Diagnosing bowel incontinence 

Your GP will begin by asking you about the pattern of your symptoms and other related issues, such as your diet.

You may find this embarrassing, but it's important to answer as honestly and fully as you can to make sure you receive the most suitable treatment. Let your doctor know about:

  • any changes in your bowel habits lasting for more than a few weeks
  • rectal bleeding
  • stomach pains
  • any changes to your diet
  • any medication you're taking

Your GP will usually carry out a physical examination. They'll look at your anus and the surrounding area to check for damage and carry out a rectal examination, inserting a gloved finger into your bottom.

A rectal examination will show whether constipation is the cause, and check for any tumours in your rectum. Your GP may ask you to squeeze your rectum around their finger to assess how well the muscles in your anus are working.

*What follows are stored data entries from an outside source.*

===== src/rtl/user_au_audio_dma_fifo.sv =====
// Sample FIFO, power-of-2 depth, synchronous reset and flush.
// Head data reads as zero while empty.
module user_au_audio_dma_fifo #(
  parameter int unsigned Depth = 4
) (
  input  logic                clk_i,
  input  logic                rst_ni,
  input  logic                flush_i,
  user_au_audio_dma_if.slave  push,
  user_au_audio_dma_if.master pop
);

  localparam int unsigned PtrW = $clog2(Depth);
  localparam logic [PtrW:0] FullCnt = (PtrW+1)'(Depth);

  logic [31:0]     mem_q [Depth];
  logic [PtrW-1:0] wptr_q;
  logic [PtrW-1:0] rptr_q;
  logic [PtrW:0]   cnt_q;
  logic            full;
  logic            empty;
  logic            do_push;
  logic            do_pop;

  assign full    = cnt_q == FullCnt;
  assign empty   = cnt_q == '0;
  assign do_pop  = pop.ready & ~empty;
  // a pop frees the slot a same-cycle push lands in
  assign do_push = push.valid & (~full | do_pop);

  assign push.ready = ~full;
  assign pop.valid  = ~empty;
  assign pop.data   = empty ? '0 : mem_q[rptr_q];

  always_ff @(posedge clk_i) begin
    if (!rst_ni || flush_i) begin
      wptr_q <= '0;
      rptr_q <= '0;
      cnt_q  <= '0;
    end else begin
      if (do_push) begin
        mem_q[wptr_q] <= push.data;
        wptr_q        <= wptr_q + 1'b1;
      end
      if (do_pop) begin
        rptr_q <= rptr_q + 1'b1;
      end
      if (do_push && !do_pop) begin
        cnt_q <= cnt_q + 1'b1;
      end else if (do_pop && !do_push) begin
        cnt_q <= cnt_q - 1'b1;
      end
    end
  end

endmodule


===== src/rtl/user_au_audio_dma.sv =====
// OBI manager moving 16-bit audio samples between memory
// and the effect chain, one outstanding transaction at a time.
module user_au_audio_dma
  import user_au_pkg::*;
#(
  parameter int unsigned FifoDepth = 4
) (
  input  logic                  clk_i,
  input  logic                  rst_ni,
  input  logic                  start_i,
  input  logic [AddrWidth-1:0]  src_addr_i,
  input  logic [AddrWidth-1:0]  dst_addr_i,
  input  logic [AuLenWidth-1:0] len_i,
  output logic                  busy_o,
  output logic                  done_o,
  output logic                  err_o,
  output obi_req_t              obi_req_o,
  input  obi_rsp_t              obi_rsp_i,
  output logic [31:0]           data_o,
  output logic                  valid_o,
  input  logic                  ready_i,
  input  logic [31:0]           data_i,
  input  logic                  valid_i,
  output logic                  ready_o
);

  user_au_audio_dma_if out_push ();
  user_au_audio_dma_if out_pop ();
  user_au_audio_dma_if in_push ();
  user_au_audio_dma_if in_pop ();

  dma_state_e            state_q;
  logic [AuLenWidth-1:0] len_q;
  logic [AuLenWidth-1:0] rd_cnt_q;
  logic [AuLenWidth-1:0] wr_cnt_q;
  logic [AuLenWidth-1:0] acc_cnt_q;
  logic [AddrWidth-1:0]  rd_addr_q;
  logic [AddrWidth-1:0]  wr_addr_q;
  logic                  rd_prio_q;

  logic                  rsp_ok;
  logic                  rsp_err;
  logic                  rd_ok;
  logic                  wr_ok;
  logic                  pick_rd;
  logic [AuLenWidth-1:0] rd_cnt_nxt;
  logic [AuLenWidth-1:0] wr_cnt_nxt;

  assign rsp_ok  = state_q == RSP && obi_rsp_i.rvalid
                && !obi_rsp_i.r.err;
  assign rsp_err = state_q == RSP && obi_rsp_i.rvalid
                && obi_rsp_i.r.err;

  assign rd_ok   = rd_cnt_q < len_q && out_push.ready;
  assign wr_ok   = wr_cnt_q < len_q && in_pop.valid;
  assign pick_rd = rd_ok && (!wr_ok || rd_prio_q);

  assign out_push.data  = sext16(obi_rsp_i.r.rdata);
  assign out_push.valid = rsp_ok && !obi_req_o.a.we;
  assign out_pop.ready  = ready_i;
  assign data_o         = out_pop.data;
  assign valid_o        = out_pop.valid;

  assign ready_o       = busy_o && in_push.ready
                      && acc_cnt_q != len_q;
  assign in_push.data  = data_i;
  assign in_push.valid = valid_i && ready_o;
  assign in_pop.ready  = rsp_ok && obi_req_o.a.we;

  assign rd_cnt_nxt = rd_cnt_q + AuLenWidth'(out_push.valid);
  assign wr_cnt_nxt = wr_cnt_q + AuLenWidth'(in_pop.ready);

  user_au_audio_dma_fifo #(
    .Depth (FifoDepth)
  ) i_out_fifo (
    .clk_i,
    .rst_ni,
    .flush_i (rsp_err),
    .push    (out_push),
    .pop     (out_pop)
  );

  user_au_audio_dma_fifo #(
    .Depth (FifoDepth)
  ) i_in_fifo (
    .clk_i,
    .rst_ni,
    .flush_i (rsp_err),
    .push    (in_push),
    .pop     (in_pop)
  );

  always_ff @(posedge clk_i) begin
    if (!rst_ni) begin
      state_q   <= IDLE;
      len_q     <= '0;
      rd_cnt_q  <= '0;
      wr_cnt_q  <= '0;
      acc_cnt_q <= '0;
      rd_addr_q <= '0;
      wr_addr_q <= '0;
      rd_prio_q <= 1'b1;
      busy_o    <= 1'b0;
      done_o    <= 1'b0;
      err_o     <= 1'b0;
      obi_req_o <= '0;
    end else begin
      done_o <= 1'b0;
      if (in_push.valid) begin
        acc_cnt_q <= acc_cnt_q + 1'b1;
      end
      unique case (state_q)
        IDLE: begin
          busy_o <= 1'b0;
          if (start_i && !busy_o) begin
            len_q     <= len_i;
            rd_addr_q <= src_addr_i;
            wr_addr_q <= dst_addr_i;
            rd_cnt_q  <= '0;
            wr_cnt_q  <= '0;
            acc_cnt_q <= '0;
            rd_prio_q <= 1'b1;
            err_o     <= 1'b0;
            busy_o    <= 1'b1;
            // empty transfer: one busy cycle carrying done
            if (len_i == '0) begin
              done_o <= 1'b1;
            end else begin
              state_q <= ARB;
            end
          end
        end
        ARB: begin
          if (rd_ok || wr_ok) begin
            state_q           <= REQ;
            rd_prio_q         <= !pick_rd;
            obi_req_o.req     <= 1'b1;
            obi_req_o.a.we    <= !pick_rd;
            obi_req_o.a.be    <= 4'hF;
            obi_req_o.a.aid   <= '0;
            obi_req_o.a.addr  <= pick_rd ? rd_addr_q : wr_addr_q;
            obi_req_o.a.wdata <= pick_rd ? '0 : sext16(in_pop.data);
          end
        end
        REQ: begin
          if (obi_rsp_i.gnt) begin
            obi_req_o.req <= 1'b0;
            state_q       <= RSP;
          end
        end
        RSP: begin
          if (rsp_err) begin
            err_o   <= 1'b1;
            done_o  <= 1'b1;
            busy_o  <= 1'b0;
            state_q <= IDLE;
          end else if (rsp_ok) begin
            rd_cnt_q <= rd_cnt_nxt;
            wr_cnt_q <= wr_cnt_nxt;
            if (obi_req_o.a.we) begin
              wr_addr_q <= wr_addr_q + 32'd4;
            end else begin
              rd_addr_q <= rd_addr_q + 32'd4;
            end
            if (rd_cnt_nxt == len_q && wr_cnt_nxt == len_q) begin
              done_o  <= 1'b1;
              busy_o  <= 1'b0;
              state_q <= IDLE;
            end else begin
              state_q <= ARB;
            end
          end
        end
        default: state_q <= IDLE;
      endcase
    end
  end

endmodule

Depending on the results, your GP may refer you for further tests.

Further tests

Endoscopy (sigmoidoscopy)

During an endoscopy, the inside of your rectum (and in some cases your lower bowel) is examined using a long, thin flexible tube with a light and video camera at the end (endoscope). Images can also be taken of the inside of your body.

The endoscope checks whether there's any obstruction, damage or inflammation in your rectum.

An endoscopy isn't painful, but it can feel uncomfortable, so you may be given a sedative to relax you.

Anal manometry

Anal manometry helps to assess how well the muscles and nerves in and around your rectum are working.

The test uses a device that looks like a small thermometer with a balloon attached to the end. It's inserted into your rectum and the balloon is inflated. It may feel unusual, but it's not uncomfortable or painful.

The device is attached to a machine, which measures pressure readings taken from the balloon.

You'll be asked to squeeze, relax and push your rectum muscles at certain times. You may also be asked to push the balloon out of your rectum in the same way you push out a stool. The pressure-measuring machine gives an idea of how well your muscles are working.

If the balloon is inflated to a relatively large size but you don't feel any sensation of fullness, it may mean there are problems with the nerves in your rectum.


An ultrasound scan can be used to create a detailed picture of the inside of your anus. Ultrasound scans are particularly useful in detecting underlying damage to the sphincter muscles.


Defecography is a test used to study how you pass stools. It can also be useful in detecting signs of obstruction or prolapse that haven't been discovered during a rectal examination.

During this test, a liquid called barium is placed into your rectum. The barium helps make it easier to highlight problems using an X-ray. Once the barium is in place, you'll be asked to pass stools in the usual way while scans are taken.

This test is occasionally carried out using a magnetic resonance imaging (MRI) scanner instead of an X-ray.